__Exercise brief__
Return every line of the data that contains the string "with".

__The data__
Start of Block
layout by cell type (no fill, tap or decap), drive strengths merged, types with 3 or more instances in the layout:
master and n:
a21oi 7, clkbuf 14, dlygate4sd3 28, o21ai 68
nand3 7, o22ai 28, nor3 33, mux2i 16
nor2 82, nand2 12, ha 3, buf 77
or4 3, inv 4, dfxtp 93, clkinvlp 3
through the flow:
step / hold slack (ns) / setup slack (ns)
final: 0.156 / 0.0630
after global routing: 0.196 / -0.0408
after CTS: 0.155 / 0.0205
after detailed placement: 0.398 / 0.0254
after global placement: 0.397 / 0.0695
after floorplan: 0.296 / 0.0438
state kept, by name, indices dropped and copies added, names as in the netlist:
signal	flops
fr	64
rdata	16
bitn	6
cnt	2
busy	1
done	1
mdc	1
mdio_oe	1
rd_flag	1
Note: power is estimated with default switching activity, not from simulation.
End of Block
__Solution for this task__
layout by cell type (no fill, tap or decap), drive strengths merged, types with 3 or more instances in the layout:
Note: power is estimated with default switching activity, not from simulation.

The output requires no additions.